------ Study material ------

### src/hdl/sicas_pkg.sv
// ----------------------------------------------------------------------------
// Sparse index check and scatter: shared definitions
// Widths, register indexes and the structs passed between the lanes, the
// check/state unit and the address pipeline.
// ----------------------------------------------------------------------------
`default_nettype none

package sicas_pkg;

  localparam int MAX_DIMS   = 4;
  localparam int COORD_BITS = 32;
  localparam int VALUE_BITS = 32;
  localparam int EXT_BITS   = 16;
  localparam int IDX_BITS   = 31;
  localparam int ADDR_BITS  = 64;
  localparam int DIM_BITS   = 3;
  localparam int CFG_IDX_W  = 3;
  localparam int CFG_DATA_W = 32;

  // Index value that means no entry has failed a check.
  localparam logic [IDX_BITS-1:0] NONE_INDEX = {IDX_BITS{1'b1}};

  typedef enum logic [CFG_IDX_W-1:0] {
    CFG_DIM_COUNT = 3'd0,
    CFG_EXTENT_0  = 3'd1,
    CFG_EXTENT_1  = 3'd2,
    CFG_EXTENT_2  = 3'd3,
    CFG_EXTENT_3  = 3'd4,
    CFG_BROADCAST = 3'd5,
    CFG_SCALAR    = 3'd6
  } sicas_cfg_idx_t;

  // What one lane finds for its coordinate.
  typedef struct packed {
    logic oob;
    logic eq;
    logic lt;
  } sicas_lane_res_t;

  // Check results and payload that travel with an entry down the pipeline.
  typedef struct packed {
    logic                  oob;
    logic                  dec;
    logic                  rep;
    logic [IDX_BITS-1:0]   bad_bounds;
    logic [IDX_BITS-1:0]   bad_order;
    logic [IDX_BITS-1:0]   bad_repeat;
    logic [VALUE_BITS-1:0] data;
  } sicas_side_t;

endpackage

`default_nettype wire

### src/hdl/sicas_addr.sv
// ----------------------------------------------------------------------------
// Sparse index check and scatter: address pipeline
// Row-major address built in Horner form, at most one extent multiply per stage,
// with the check results carried alongside. The last stage is the output.
// ----------------------------------------------------------------------------
`default_nettype none

module sicas_addr (
  input  logic                                                  clk,
  input  logic                                                  rst_n,
  input  logic                                                  enable,
  input  logic                                                  accept,
  input  logic [sicas_pkg::MAX_DIMS-1:0]                        used,
  input  logic [sicas_pkg::MAX_DIMS-1:0][sicas_pkg::EXT_BITS-1:0] extent,
  input  logic [sicas_pkg::MAX_DIMS-1:0][sicas_pkg::EXT_BITS-1:0] coords,
  input  sicas_pkg::sicas_side_t                                side,
  output logic                                                  out_valid,
  output sicas_pkg::sicas_side_t                                out_side,
  output logic [sicas_pkg::ADDR_BITS-1:0]                       out_addr
);
  import sicas_pkg::*;

  localparam int A2_BITS = 2 * EXT_BITS;
  localparam int A3_BITS = 3 * EXT_BITS;

  logic [3:0] v_r;
  sicas_side_t side1_r, side2_r, side3_r, side4_r;
  logic [MAX_DIMS-1:0][EXT_BITS-1:0] c1_r;
  logic [EXT_BITS-1:0] c2_2_r, c2_3_r, c3_3_r;
  logic [A2_BITS-1:0] acc2_r;
  logic [A3_BITS-1:0] acc3_r;
  logic [ADDR_BITS-1:0] acc4_r;
  logic [A2_BITS-1:0] acc2_nxt;
  logic [A3_BITS-1:0] acc3_nxt;
  logic [ADDR_BITS-1:0] acc4_nxt;

  always_comb begin
    acc2_nxt = used[1] ? c1_r[0] * extent[1] + A2_BITS'(c1_r[1])
                       : A2_BITS'(c1_r[0]);
    acc3_nxt = used[2] ? acc2_r * extent[2] + A3_BITS'(c2_2_r)
                       : A3_BITS'(acc2_r);
    acc4_nxt = used[3] ? acc3_r * extent[3] + ADDR_BITS'(c3_3_r)
                       : ADDR_BITS'(acc3_r);
    if (side3_r.oob) begin
      acc4_nxt = '0;
    end
  end

  always_ff @(posedge clk) begin
    if (!rst_n) begin
      v_r <= '0;
    end else if (enable) begin
      v_r <= {v_r[2:0], accept};
    end
  end

  always_ff @(posedge clk) begin
    if (enable) begin
      side1_r <= side;
      c1_r    <= coords;
      side2_r <= side1_r;
      acc2_r  <= acc2_nxt;
      c2_2_r  <= c1_r[2];
      c2_3_r  <= c1_r[3];
      side3_r <= side2_r;
      acc3_r  <= acc3_nxt;
      c3_3_r  <= c2_3_r;
      side4_r <= side3_r;
      acc4_r  <= acc4_nxt;
    end
  end

  assign out_valid = v_r[3];
  assign out_side  = side4_r;
  assign out_addr  = acc4_r;

endmodule

`default_nettype wire
$ cat src/hdl/sicas_pkg.sv
// ----------------------------------------------------------------------------
// Sparse index check and scatter: shared definitions
// Widths, register indexes and the structs passed between the lanes, the
// check/state unit and the address pipeline.
// ----------------------------------------------------------------------------
`default_nettype none

package sicas_pkg;

  localparam int MAX_DIMS   = 4;
  localparam int COORD_BITS = 32;
  localparam int VALUE_BITS = 32;
  localparam int EXT_BITS   = 16;
  localparam int IDX_BITS   = 31;
  localparam int ADDR_BITS  = 64;
  localparam int DIM_BITS   = 3;
  localparam int CFG_IDX_W  = 3;
  localparam int CFG_DATA_W = 32;

  // Index value that means no entry has failed a check.
  localparam logic [IDX_BITS-1:0] NONE_INDEX = {IDX_BITS{1'b1}};

  typedef enum logic [CFG_IDX_W-1:0] {
    CFG_DIM_COUNT = 3'd0,
    CFG_EXTENT_0  = 3'd1,
    CFG_EXTENT_1  = 3'd2,
    CFG_EXTENT_2  = 3'd3,
    CFG_EXTENT_3  = 3'd4,
    CFG_BROADCAST = 3'd5,
    CFG_SCALAR    = 3'd6
  } sicas_cfg_idx_t;

  // What one lane finds for its coordinate.
  typedef struct packed {
    logic oob;
    logic eq;
    logic lt;
  } sicas_lane_res_t;

  // Check results and payload that travel with an entry down the pipeline.
  typedef struct packed {
    logic                  oob;
    logic                  dec;
    logic                  rep;
    logic [IDX_BITS-1:0]   bad_bounds;
    logic [IDX_BITS-1:0]   bad_order;
    logic [IDX_BITS-1:0]   bad_repeat;
    logic [VALUE_BITS-1:0] data;
  } sicas_side_t;

endpackage

`default_nettype wire

$ cat src/hdl/sicas_lane.sv
// ----------------------------------------------------------------------------
// Sparse index check and scatter: coordinate lane
// Bounds check of one coordinate and its signed compare with the previous entry.
// ----------------------------------------------------------------------------
`default_nettype none

module sicas_lane (
  input  logic [sicas_pkg::COORD_BITS-1:0] coord,
  input  logic [sicas_pkg::COORD_BITS-1:0] prev,
  input  logic [sicas_pkg::EXT_BITS-1:0]   extent,
  output sicas_pkg::sicas_lane_res_t       res
);
  import sicas_pkg::*;

  always_comb begin
    // A negative coordinate or one at or past the extent is out of bounds.
    res.oob = coord[COORD_BITS-1] ||
              (coord >= {{(COORD_BITS-EXT_BITS){1'b0}}, extent});
    res.eq  = (coord == prev);
    res.lt  = ($signed(coord) < $signed(prev));
  end

endmodule

`default_nettype wire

------

● **Task objective**
Only the lines above that include the word "enable" belong in the answer; copy each one.

● **Answer space**
  input  logic                                                  enable,
    end else if (enable) begin
    if (enable) begin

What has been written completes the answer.